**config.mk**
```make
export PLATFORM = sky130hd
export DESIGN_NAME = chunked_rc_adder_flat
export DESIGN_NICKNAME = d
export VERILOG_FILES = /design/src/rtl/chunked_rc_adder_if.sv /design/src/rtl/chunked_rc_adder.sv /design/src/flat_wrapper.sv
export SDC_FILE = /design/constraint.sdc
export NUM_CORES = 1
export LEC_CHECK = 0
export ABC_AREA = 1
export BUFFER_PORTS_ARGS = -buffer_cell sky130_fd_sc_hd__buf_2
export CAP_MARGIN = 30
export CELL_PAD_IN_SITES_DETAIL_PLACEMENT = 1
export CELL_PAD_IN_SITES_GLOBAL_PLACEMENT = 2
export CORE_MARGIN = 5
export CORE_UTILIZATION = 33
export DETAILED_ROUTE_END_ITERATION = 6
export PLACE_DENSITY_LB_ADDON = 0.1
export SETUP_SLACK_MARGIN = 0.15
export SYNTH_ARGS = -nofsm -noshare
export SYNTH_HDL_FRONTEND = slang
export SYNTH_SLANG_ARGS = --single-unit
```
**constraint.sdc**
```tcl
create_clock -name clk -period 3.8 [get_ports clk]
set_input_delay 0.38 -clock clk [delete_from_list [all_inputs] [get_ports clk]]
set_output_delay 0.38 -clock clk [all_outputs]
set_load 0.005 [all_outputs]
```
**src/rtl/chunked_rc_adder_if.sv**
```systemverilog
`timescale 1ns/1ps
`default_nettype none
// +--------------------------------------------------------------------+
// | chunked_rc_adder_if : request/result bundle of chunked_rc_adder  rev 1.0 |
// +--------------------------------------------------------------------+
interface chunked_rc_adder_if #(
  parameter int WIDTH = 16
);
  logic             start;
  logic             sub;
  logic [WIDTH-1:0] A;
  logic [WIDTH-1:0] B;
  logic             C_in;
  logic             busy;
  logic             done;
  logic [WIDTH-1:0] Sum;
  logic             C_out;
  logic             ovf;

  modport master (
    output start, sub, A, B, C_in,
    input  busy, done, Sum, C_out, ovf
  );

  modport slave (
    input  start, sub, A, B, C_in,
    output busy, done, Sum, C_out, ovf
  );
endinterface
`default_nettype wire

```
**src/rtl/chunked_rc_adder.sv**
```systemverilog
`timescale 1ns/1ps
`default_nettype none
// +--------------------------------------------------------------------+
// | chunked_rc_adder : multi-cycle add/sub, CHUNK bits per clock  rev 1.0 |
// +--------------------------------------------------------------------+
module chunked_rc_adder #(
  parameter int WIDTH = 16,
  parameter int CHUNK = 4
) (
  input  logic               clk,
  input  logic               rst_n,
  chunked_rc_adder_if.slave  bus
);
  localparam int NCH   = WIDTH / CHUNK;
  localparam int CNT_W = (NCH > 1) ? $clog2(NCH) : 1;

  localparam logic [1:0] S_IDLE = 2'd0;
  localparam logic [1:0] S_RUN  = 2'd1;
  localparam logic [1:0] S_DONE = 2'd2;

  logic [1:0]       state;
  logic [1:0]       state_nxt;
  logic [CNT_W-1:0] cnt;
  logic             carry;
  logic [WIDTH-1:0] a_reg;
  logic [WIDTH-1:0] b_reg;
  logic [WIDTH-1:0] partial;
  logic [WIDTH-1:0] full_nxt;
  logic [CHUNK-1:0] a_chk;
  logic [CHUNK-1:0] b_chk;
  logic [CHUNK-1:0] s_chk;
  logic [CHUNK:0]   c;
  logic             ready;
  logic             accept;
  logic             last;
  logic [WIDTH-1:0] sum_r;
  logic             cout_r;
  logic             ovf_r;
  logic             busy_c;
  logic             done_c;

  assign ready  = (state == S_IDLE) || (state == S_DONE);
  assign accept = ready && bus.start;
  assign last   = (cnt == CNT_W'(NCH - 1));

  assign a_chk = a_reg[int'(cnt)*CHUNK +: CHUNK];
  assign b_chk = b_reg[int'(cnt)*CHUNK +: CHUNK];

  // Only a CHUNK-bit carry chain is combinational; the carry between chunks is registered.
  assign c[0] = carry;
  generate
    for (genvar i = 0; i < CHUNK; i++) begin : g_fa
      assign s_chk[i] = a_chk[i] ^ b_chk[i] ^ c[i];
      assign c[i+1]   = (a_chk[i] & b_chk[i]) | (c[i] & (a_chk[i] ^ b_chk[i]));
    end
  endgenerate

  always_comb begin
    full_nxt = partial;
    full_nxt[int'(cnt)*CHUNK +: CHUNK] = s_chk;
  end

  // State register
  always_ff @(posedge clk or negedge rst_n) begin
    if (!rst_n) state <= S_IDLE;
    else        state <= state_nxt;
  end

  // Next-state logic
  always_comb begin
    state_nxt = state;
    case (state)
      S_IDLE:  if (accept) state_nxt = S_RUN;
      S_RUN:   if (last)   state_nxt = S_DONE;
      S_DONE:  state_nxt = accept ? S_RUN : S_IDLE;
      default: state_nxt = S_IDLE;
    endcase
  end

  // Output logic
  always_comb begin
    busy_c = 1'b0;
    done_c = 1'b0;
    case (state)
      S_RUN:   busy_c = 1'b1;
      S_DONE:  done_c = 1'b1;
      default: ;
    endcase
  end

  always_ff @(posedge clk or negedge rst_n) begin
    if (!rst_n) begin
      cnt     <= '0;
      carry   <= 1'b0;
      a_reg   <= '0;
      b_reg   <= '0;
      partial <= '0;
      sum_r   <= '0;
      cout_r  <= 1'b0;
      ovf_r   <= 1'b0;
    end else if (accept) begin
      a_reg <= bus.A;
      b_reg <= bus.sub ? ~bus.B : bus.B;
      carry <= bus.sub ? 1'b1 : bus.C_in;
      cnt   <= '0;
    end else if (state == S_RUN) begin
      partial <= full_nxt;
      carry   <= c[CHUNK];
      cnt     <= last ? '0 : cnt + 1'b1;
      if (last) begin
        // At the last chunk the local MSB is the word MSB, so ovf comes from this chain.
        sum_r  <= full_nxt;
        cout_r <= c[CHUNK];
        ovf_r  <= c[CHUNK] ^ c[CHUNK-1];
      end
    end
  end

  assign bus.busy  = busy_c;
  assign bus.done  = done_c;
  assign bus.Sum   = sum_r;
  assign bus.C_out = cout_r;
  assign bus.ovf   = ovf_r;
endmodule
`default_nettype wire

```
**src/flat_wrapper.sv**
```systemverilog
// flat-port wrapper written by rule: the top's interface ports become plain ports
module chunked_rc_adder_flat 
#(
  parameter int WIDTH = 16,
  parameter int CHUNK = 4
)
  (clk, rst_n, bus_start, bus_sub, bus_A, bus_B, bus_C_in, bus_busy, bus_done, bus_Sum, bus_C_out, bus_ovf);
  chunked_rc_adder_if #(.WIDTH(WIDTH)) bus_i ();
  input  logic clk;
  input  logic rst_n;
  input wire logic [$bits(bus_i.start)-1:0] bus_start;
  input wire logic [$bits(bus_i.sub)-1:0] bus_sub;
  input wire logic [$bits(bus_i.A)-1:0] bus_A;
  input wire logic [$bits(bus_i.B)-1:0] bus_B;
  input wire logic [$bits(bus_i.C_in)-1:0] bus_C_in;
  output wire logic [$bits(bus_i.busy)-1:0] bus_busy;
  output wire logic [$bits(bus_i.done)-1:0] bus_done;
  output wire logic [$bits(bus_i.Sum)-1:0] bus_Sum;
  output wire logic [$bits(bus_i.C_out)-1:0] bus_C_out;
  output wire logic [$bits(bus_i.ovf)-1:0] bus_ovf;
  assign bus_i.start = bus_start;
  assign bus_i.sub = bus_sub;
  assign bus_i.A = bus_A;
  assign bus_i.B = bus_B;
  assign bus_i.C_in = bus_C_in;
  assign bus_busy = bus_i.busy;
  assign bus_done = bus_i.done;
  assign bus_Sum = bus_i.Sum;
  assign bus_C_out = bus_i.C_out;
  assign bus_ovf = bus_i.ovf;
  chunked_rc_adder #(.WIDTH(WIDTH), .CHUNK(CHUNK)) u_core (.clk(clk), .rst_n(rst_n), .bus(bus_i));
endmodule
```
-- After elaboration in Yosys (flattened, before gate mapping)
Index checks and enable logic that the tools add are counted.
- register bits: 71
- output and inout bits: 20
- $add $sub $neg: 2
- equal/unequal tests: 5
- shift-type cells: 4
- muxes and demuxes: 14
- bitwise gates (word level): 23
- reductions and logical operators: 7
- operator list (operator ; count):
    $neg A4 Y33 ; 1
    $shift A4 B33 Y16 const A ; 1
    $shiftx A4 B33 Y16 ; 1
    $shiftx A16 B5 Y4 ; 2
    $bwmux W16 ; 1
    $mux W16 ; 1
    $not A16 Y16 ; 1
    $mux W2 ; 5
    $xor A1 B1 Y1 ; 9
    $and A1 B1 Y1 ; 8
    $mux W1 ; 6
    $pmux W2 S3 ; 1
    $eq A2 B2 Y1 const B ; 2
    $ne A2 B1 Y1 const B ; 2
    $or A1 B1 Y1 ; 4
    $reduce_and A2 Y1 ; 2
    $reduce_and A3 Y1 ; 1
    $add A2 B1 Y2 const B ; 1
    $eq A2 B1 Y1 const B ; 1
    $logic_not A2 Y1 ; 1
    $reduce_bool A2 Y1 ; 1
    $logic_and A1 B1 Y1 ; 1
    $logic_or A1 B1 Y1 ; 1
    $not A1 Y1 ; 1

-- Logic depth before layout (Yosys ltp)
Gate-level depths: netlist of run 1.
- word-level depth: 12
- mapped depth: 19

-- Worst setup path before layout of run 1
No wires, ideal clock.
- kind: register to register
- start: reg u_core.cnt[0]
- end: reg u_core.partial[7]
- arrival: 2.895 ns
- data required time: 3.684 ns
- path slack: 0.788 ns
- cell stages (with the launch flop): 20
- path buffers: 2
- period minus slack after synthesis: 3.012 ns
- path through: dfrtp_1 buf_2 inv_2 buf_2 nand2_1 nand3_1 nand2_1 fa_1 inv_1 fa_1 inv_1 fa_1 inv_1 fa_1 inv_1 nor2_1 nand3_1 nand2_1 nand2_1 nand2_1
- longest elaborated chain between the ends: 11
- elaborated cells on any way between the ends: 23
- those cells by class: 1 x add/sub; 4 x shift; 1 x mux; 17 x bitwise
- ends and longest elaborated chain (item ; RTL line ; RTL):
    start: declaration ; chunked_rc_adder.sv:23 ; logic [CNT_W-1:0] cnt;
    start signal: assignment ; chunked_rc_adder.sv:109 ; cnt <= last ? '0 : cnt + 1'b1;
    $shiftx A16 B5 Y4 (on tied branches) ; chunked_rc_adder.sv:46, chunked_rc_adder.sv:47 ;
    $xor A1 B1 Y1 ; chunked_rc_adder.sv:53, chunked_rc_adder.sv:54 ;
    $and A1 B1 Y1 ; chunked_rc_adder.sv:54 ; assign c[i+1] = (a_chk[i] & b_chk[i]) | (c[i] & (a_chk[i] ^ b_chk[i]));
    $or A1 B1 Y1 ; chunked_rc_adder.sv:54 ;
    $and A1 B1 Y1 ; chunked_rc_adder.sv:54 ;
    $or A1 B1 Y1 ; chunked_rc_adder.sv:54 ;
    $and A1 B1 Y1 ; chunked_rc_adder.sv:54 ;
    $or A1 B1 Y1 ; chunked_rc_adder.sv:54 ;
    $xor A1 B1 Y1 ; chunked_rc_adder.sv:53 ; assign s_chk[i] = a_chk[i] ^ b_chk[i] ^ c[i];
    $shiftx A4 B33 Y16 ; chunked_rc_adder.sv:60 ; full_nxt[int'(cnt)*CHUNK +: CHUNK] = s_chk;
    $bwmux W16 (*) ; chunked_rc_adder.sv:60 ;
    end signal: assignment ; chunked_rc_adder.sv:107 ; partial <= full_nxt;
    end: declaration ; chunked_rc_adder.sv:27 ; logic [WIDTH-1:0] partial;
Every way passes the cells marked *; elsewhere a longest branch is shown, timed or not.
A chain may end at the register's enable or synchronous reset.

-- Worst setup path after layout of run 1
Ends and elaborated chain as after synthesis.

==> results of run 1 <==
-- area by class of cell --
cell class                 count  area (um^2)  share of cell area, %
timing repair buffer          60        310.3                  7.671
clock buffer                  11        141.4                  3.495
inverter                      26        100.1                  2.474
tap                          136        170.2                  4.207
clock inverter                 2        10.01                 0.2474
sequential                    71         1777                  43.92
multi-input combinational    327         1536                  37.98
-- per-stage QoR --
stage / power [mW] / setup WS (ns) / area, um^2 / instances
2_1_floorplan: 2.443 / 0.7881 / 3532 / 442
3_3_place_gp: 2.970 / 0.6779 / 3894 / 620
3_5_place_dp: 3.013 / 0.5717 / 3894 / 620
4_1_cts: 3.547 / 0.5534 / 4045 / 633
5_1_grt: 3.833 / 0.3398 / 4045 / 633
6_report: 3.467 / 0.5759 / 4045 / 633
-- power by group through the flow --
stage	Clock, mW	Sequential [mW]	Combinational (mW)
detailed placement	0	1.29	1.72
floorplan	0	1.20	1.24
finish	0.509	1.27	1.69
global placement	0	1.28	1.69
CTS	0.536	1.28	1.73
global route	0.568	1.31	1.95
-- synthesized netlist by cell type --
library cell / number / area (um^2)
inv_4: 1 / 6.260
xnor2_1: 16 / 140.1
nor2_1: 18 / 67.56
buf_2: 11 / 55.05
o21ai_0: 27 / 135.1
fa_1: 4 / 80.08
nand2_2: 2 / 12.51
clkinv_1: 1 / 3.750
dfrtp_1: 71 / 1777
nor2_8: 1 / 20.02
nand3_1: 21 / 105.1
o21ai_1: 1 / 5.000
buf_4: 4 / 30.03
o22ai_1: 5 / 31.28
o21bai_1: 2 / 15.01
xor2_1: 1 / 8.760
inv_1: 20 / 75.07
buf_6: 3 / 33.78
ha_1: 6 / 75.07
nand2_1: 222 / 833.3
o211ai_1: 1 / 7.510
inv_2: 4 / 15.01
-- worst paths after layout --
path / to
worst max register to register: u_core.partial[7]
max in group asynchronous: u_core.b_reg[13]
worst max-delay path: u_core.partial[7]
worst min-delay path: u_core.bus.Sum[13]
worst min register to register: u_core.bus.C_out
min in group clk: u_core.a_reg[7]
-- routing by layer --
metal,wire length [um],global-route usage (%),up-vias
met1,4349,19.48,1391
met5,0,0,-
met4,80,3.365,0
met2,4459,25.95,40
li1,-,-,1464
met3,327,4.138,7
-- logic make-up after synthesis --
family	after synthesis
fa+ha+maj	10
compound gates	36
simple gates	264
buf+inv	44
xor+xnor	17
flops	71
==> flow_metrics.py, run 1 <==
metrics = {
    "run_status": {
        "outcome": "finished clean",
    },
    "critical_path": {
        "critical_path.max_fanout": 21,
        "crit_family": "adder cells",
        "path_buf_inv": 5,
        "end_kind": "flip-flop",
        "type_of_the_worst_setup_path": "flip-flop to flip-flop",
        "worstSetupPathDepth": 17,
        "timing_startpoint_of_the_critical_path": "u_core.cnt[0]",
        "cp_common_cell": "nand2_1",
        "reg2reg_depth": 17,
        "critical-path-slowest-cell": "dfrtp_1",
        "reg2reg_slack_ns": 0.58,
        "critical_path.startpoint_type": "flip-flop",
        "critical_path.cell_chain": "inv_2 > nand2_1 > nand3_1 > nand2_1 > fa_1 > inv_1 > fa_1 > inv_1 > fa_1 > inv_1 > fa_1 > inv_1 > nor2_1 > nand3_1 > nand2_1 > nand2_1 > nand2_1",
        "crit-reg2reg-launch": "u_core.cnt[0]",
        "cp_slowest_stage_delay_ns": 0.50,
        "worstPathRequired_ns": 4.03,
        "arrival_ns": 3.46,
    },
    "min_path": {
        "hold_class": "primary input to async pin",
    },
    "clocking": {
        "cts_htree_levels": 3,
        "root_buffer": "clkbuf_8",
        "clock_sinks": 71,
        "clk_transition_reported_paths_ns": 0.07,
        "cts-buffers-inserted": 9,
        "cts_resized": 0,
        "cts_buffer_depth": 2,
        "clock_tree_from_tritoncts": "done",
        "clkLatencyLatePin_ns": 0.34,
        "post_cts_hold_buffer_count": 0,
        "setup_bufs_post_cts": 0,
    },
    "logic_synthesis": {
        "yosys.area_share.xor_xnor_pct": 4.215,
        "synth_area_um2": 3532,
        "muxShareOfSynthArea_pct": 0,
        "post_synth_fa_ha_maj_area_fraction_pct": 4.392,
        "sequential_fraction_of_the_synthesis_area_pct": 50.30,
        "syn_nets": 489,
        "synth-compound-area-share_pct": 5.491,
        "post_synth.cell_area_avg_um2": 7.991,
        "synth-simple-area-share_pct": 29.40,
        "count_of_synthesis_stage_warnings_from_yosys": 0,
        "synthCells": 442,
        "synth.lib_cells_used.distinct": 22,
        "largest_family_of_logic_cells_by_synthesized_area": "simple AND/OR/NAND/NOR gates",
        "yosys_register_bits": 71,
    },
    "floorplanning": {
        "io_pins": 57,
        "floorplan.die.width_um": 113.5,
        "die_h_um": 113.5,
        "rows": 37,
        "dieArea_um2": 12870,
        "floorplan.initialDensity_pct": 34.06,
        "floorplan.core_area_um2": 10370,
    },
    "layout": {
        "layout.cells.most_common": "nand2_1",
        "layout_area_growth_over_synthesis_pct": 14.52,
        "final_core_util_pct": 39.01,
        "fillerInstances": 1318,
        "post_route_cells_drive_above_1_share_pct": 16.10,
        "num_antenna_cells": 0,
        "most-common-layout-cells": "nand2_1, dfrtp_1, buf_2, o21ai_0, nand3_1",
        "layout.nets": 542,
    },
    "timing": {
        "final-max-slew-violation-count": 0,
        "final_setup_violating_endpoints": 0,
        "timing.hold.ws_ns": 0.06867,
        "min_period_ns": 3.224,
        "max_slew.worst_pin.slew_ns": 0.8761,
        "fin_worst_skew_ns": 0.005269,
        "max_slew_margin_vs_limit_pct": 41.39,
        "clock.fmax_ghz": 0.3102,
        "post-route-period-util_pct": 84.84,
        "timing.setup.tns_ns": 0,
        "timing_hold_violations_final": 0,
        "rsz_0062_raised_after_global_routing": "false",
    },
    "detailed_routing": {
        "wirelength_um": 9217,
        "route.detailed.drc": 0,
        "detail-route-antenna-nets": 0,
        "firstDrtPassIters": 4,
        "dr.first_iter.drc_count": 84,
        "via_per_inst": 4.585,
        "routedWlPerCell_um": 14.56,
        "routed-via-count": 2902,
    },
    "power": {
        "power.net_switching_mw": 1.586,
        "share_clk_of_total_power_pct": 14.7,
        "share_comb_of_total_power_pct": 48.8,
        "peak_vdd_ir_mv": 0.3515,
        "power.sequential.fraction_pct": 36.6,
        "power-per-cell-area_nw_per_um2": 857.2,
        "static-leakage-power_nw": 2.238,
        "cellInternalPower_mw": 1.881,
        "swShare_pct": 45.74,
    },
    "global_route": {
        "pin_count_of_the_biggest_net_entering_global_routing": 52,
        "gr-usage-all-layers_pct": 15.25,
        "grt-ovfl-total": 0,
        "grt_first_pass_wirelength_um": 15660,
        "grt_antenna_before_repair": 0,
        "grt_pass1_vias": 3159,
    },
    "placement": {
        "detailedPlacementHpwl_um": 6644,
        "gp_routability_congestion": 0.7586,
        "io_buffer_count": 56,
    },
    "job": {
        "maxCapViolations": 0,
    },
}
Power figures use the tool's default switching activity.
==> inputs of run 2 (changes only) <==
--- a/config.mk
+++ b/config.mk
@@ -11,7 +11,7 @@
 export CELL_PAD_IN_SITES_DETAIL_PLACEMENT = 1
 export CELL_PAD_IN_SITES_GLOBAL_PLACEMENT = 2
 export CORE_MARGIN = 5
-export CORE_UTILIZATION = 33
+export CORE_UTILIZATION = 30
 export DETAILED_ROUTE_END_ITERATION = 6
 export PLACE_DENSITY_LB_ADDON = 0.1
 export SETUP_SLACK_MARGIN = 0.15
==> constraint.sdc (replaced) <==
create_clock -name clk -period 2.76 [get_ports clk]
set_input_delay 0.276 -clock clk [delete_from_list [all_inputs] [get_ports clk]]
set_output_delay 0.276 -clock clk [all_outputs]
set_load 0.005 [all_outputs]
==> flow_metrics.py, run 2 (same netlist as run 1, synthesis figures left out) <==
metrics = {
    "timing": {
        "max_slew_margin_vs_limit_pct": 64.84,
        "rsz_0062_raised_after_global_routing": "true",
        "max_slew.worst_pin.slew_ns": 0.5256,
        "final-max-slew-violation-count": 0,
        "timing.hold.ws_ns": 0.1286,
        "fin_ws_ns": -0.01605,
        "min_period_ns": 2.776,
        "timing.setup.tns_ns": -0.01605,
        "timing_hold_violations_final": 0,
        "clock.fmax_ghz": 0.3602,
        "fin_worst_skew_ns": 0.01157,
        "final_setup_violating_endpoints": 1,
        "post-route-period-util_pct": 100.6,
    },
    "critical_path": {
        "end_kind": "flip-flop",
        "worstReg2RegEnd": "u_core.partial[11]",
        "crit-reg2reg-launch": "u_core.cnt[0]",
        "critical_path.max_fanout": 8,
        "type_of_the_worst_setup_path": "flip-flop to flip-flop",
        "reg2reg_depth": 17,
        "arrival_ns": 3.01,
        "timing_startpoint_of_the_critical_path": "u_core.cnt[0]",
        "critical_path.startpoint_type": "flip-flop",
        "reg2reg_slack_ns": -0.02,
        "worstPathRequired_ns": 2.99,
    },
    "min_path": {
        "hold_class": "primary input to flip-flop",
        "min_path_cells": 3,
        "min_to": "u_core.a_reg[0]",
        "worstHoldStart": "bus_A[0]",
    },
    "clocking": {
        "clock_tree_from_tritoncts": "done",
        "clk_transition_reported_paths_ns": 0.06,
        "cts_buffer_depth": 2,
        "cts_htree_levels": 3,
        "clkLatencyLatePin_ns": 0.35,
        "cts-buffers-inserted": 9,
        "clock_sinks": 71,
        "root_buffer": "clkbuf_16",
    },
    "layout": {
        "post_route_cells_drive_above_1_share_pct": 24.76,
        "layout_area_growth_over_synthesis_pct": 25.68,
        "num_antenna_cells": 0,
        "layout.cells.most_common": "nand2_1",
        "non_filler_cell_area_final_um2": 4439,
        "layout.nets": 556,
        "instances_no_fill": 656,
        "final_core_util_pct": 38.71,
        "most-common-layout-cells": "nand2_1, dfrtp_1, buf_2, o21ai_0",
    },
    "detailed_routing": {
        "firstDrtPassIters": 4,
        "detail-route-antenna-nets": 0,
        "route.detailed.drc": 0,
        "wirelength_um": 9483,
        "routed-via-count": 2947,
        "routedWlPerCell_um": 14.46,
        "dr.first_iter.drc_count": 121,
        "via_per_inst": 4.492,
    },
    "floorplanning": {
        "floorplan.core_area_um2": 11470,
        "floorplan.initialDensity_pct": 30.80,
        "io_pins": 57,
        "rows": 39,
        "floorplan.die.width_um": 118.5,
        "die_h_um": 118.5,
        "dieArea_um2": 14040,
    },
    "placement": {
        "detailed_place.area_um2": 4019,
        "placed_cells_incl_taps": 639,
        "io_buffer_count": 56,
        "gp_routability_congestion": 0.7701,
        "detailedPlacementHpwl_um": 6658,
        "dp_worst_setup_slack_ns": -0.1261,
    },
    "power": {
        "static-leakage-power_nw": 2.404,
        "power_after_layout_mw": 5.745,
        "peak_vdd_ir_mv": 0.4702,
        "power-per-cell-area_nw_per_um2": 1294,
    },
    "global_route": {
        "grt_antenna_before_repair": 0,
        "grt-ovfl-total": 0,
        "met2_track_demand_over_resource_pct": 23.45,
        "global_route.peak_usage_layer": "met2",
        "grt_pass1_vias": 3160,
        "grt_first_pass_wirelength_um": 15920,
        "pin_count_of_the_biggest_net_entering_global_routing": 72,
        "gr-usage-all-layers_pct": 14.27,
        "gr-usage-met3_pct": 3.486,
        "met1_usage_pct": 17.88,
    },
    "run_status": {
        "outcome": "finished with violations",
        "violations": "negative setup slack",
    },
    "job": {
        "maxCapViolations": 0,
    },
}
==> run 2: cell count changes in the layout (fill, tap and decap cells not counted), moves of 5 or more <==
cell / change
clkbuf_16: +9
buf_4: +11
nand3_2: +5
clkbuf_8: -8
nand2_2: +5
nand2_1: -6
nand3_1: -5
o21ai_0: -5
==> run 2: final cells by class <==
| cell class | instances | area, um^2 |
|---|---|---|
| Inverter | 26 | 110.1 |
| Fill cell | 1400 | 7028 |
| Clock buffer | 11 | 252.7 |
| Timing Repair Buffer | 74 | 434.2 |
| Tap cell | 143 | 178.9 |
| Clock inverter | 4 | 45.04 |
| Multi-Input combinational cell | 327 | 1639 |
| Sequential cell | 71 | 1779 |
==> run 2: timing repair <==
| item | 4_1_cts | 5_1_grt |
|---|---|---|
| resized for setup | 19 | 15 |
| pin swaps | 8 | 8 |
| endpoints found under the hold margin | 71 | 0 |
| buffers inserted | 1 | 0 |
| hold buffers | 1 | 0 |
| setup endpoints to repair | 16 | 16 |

—————

--- Assignment ---
Start with the line above that contains "- word-level depth: 12" and stop after the line that contains "- elaborated cells". Output those lines exactly, and only those.

--- Response to this exercise ---
- word-level depth: 12
- mapped depth: 19

-- Worst setup path before layout of run 1
No wires, ideal clock.
- kind: register to register
- start: reg u_core.cnt[0]
- end: reg u_core.partial[7]
- arrival: 2.895 ns
- data required time: 3.684 ns
- path slack: 0.788 ns
- cell stages (with the launch flop): 20
- path buffers: 2
- period minus slack after synthesis: 3.012 ns
- path through: dfrtp_1 buf_2 inv_2 buf_2 nand2_1 nand3_1 nand2_1 fa_1 inv_1 fa_1 inv_1 fa_1 inv_1 fa_1 inv_1 nor2_1 nand3_1 nand2_1 nand2_1 nand2_1
- longest elaborated chain between the ends: 11
- elaborated cells on any way between the ends: 23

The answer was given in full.